• **EXERCISE PROMPT**: Here are the records. Write out exactly the lines between the one holding "tuned for a" and the one holding "Size in the", inclusive.
*** DATA FOR THIS EXERCISE ***
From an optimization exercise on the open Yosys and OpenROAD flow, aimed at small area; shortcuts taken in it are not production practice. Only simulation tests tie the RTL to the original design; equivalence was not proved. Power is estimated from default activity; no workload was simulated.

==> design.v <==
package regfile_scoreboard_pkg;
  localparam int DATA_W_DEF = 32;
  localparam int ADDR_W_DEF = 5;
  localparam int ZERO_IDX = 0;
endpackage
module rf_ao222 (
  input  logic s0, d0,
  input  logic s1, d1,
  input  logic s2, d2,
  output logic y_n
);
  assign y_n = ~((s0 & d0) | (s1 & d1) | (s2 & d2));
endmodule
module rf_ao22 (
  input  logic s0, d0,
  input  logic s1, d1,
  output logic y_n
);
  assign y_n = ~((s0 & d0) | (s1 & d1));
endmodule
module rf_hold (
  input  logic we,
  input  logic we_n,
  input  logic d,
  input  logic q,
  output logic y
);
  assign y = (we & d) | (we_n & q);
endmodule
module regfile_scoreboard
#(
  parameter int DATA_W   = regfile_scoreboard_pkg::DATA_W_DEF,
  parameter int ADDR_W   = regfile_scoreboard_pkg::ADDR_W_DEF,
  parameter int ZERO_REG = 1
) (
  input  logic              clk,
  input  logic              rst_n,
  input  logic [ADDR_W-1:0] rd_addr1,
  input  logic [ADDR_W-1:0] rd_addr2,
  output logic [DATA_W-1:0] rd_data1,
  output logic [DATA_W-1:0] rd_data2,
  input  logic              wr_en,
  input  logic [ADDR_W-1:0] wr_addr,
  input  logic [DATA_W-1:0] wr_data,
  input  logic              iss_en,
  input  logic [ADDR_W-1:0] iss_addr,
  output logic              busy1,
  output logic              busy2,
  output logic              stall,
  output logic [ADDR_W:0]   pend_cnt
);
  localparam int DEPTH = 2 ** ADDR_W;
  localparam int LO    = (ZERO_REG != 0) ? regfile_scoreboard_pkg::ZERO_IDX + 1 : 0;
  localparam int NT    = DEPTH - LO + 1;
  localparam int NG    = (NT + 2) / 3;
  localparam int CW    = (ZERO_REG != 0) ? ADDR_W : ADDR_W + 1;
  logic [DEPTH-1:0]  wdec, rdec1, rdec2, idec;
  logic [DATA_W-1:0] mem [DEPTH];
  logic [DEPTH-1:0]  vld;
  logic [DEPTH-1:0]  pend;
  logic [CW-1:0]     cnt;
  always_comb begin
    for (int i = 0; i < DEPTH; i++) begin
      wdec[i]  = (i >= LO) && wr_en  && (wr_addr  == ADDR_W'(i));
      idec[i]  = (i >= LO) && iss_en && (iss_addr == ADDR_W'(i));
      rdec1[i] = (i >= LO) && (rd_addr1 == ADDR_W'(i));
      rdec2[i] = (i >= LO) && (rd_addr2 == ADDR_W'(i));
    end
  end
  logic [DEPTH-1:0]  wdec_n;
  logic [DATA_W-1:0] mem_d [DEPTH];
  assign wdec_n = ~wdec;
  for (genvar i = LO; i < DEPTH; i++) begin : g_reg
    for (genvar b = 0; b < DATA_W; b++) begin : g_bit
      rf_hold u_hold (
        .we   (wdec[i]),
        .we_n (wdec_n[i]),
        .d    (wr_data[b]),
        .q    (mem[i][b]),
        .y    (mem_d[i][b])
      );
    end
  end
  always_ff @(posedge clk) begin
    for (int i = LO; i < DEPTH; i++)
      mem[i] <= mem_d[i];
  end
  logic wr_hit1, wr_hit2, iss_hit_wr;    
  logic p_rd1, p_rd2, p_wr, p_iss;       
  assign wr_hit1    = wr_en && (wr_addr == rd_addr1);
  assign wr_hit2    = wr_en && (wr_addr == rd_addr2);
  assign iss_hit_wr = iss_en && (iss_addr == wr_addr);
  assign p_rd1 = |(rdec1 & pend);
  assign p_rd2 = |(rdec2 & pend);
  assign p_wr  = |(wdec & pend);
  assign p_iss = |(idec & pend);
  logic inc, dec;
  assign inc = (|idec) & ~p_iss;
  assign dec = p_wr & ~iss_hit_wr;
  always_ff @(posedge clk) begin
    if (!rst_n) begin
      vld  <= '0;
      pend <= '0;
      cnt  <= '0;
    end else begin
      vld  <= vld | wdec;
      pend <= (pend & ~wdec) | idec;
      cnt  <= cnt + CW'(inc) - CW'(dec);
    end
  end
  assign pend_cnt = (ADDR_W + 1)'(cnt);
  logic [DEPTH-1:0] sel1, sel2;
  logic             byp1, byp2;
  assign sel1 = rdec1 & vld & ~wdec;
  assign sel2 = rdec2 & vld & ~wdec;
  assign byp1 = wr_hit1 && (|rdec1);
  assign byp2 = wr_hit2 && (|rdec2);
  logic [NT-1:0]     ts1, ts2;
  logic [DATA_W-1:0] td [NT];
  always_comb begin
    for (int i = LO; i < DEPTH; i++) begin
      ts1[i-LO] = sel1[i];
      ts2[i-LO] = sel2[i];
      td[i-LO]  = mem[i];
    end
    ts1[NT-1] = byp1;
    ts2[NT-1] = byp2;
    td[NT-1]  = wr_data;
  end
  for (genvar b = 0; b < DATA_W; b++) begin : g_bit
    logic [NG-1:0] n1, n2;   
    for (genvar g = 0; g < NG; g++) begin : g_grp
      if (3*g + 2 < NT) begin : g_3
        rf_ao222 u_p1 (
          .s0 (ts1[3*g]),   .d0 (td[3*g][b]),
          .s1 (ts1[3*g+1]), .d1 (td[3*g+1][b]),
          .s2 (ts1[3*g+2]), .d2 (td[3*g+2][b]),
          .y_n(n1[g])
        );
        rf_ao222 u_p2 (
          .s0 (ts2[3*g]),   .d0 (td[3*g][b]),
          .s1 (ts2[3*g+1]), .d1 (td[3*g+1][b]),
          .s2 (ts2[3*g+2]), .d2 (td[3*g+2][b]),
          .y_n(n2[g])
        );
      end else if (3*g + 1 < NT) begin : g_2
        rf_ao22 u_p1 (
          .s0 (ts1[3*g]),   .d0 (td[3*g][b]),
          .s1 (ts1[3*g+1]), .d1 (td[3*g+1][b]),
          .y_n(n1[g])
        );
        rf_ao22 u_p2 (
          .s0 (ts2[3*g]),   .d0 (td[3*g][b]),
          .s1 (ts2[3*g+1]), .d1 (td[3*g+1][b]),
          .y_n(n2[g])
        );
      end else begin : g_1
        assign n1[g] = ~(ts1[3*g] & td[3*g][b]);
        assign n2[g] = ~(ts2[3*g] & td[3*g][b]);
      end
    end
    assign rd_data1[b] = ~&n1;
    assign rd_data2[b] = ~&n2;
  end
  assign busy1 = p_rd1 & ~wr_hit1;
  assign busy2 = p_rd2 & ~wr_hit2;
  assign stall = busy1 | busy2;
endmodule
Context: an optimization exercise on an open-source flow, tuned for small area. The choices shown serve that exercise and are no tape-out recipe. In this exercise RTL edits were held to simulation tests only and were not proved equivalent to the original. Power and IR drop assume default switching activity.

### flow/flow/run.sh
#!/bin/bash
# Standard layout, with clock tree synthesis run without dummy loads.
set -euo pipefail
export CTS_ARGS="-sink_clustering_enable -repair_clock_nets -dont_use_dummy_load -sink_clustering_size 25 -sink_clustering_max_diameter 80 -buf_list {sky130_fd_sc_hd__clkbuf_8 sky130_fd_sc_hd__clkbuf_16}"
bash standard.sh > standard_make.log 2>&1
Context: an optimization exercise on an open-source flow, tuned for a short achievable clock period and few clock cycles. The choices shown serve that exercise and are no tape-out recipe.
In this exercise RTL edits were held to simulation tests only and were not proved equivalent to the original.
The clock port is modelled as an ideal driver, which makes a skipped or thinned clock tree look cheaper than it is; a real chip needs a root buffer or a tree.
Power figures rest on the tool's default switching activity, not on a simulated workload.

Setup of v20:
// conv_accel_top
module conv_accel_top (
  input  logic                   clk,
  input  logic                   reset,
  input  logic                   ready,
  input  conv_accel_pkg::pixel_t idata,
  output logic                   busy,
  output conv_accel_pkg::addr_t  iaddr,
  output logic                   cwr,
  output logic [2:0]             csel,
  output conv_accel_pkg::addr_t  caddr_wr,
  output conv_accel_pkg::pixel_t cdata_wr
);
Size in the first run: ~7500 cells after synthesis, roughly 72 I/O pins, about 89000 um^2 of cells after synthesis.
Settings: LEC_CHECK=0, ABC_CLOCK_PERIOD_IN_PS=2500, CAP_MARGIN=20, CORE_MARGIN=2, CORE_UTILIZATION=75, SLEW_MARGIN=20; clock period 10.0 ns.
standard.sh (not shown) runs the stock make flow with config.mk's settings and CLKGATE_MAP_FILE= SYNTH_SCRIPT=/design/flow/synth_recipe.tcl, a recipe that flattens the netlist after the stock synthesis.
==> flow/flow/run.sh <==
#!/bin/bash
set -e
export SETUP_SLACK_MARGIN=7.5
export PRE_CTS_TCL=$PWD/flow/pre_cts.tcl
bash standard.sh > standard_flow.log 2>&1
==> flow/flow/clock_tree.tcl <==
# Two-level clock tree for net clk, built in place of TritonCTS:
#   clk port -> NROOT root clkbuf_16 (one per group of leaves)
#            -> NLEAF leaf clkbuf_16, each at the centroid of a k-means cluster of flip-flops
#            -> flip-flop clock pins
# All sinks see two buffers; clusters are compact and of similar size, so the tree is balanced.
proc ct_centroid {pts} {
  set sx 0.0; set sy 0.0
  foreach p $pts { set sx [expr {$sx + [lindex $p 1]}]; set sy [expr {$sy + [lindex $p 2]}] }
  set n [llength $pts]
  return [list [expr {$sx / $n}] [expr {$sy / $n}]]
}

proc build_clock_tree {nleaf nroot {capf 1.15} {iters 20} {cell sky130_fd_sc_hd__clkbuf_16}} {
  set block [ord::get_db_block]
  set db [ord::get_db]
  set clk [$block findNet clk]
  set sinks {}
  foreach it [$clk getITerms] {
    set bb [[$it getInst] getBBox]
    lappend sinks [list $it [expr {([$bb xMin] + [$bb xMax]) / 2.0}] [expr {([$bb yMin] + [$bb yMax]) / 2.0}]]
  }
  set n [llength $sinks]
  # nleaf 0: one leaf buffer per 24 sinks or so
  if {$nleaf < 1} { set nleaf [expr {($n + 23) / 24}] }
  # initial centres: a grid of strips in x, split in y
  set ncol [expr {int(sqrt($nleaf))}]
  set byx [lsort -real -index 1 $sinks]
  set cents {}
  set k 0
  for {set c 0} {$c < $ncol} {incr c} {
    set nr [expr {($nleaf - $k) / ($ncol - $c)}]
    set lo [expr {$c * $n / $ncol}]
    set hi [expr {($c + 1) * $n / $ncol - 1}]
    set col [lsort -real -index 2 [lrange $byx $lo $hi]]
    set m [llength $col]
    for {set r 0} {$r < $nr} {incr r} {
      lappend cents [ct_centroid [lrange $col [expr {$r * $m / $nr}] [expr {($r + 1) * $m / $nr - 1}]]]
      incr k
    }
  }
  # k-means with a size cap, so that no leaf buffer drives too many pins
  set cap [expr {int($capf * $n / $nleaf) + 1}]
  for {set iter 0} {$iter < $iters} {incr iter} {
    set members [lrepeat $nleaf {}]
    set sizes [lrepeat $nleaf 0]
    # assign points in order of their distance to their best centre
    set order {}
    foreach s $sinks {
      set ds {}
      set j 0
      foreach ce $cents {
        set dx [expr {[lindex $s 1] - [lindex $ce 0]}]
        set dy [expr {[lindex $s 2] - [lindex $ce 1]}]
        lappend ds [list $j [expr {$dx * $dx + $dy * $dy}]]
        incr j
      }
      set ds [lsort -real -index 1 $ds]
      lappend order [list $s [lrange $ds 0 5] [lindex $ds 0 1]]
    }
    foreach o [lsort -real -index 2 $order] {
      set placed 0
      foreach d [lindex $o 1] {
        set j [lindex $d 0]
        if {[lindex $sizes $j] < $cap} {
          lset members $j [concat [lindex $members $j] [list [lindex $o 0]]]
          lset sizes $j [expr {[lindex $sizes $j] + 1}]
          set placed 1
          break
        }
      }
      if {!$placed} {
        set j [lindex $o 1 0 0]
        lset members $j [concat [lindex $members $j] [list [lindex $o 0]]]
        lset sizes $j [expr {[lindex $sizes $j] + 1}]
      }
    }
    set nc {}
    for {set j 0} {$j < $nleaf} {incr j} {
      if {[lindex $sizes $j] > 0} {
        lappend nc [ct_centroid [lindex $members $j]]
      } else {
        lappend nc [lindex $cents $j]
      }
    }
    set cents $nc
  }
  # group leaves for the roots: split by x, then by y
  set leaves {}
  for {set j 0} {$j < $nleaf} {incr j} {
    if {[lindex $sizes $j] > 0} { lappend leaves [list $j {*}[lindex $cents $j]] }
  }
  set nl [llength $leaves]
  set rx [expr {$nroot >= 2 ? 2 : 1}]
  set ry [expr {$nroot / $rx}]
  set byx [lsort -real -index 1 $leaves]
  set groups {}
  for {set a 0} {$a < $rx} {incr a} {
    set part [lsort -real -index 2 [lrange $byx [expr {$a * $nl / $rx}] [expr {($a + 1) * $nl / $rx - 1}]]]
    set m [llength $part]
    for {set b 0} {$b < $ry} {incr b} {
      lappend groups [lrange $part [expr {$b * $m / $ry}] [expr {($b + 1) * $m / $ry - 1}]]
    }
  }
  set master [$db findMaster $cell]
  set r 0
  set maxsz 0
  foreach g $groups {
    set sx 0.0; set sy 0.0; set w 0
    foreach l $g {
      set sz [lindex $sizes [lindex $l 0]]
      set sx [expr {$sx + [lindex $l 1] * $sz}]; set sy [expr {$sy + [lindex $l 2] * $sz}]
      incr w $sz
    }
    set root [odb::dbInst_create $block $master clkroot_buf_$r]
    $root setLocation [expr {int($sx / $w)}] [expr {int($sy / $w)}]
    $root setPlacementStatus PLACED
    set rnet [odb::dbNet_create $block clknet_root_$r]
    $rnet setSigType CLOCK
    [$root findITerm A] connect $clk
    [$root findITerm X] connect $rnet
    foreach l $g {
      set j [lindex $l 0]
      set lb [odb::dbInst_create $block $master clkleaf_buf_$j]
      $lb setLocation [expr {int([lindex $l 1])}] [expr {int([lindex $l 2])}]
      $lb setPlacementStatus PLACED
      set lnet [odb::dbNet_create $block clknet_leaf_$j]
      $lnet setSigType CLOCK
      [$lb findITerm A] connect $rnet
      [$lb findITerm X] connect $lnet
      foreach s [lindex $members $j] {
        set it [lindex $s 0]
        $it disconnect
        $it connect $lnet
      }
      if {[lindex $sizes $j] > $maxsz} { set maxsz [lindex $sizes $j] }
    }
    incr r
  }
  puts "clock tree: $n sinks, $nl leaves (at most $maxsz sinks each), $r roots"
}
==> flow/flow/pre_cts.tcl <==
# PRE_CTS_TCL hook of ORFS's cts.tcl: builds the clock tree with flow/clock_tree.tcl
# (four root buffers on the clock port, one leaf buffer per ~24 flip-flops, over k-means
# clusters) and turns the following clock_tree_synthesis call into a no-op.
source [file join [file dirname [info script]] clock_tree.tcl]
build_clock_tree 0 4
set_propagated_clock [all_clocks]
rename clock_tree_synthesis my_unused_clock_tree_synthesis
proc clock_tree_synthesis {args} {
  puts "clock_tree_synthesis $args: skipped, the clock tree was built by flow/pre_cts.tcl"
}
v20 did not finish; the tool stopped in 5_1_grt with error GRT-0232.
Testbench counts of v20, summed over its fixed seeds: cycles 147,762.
*** End of DATA FOR THIS EXERCISE ***
• **RESULT OF THIS EXERCISE**:
Context: an optimization exercise on an open-source flow, tuned for a short achievable clock period and few clock cycles. The choices shown serve that exercise and are no tape-out recipe.
In this exercise RTL edits were held to simulation tests only and were not proved equivalent to the original.
The clock port is modelled as an ideal driver, which makes a skipped or thinned clock tree look cheaper than it is; a real chip needs a root buffer or a tree.
Power figures rest on the tool's default switching activity, not on a simulated workload.

Setup of v20:
// conv_accel_top
module conv_accel_top (
  input  logic                   clk,
  input  logic                   reset,
  input  logic                   ready,
  input  conv_accel_pkg::pixel_t idata,
  output logic                   busy,
  output conv_accel_pkg::addr_t  iaddr,
  output logic                   cwr,
  output logic [2:0]             csel,
  output conv_accel_pkg::addr_t  caddr_wr,
  output conv_accel_pkg::pixel_t cdata_wr
);
Size in the first run: ~7500 cells after synthesis, roughly 72 I/O pins, about 89000 um^2 of cells after synthesis.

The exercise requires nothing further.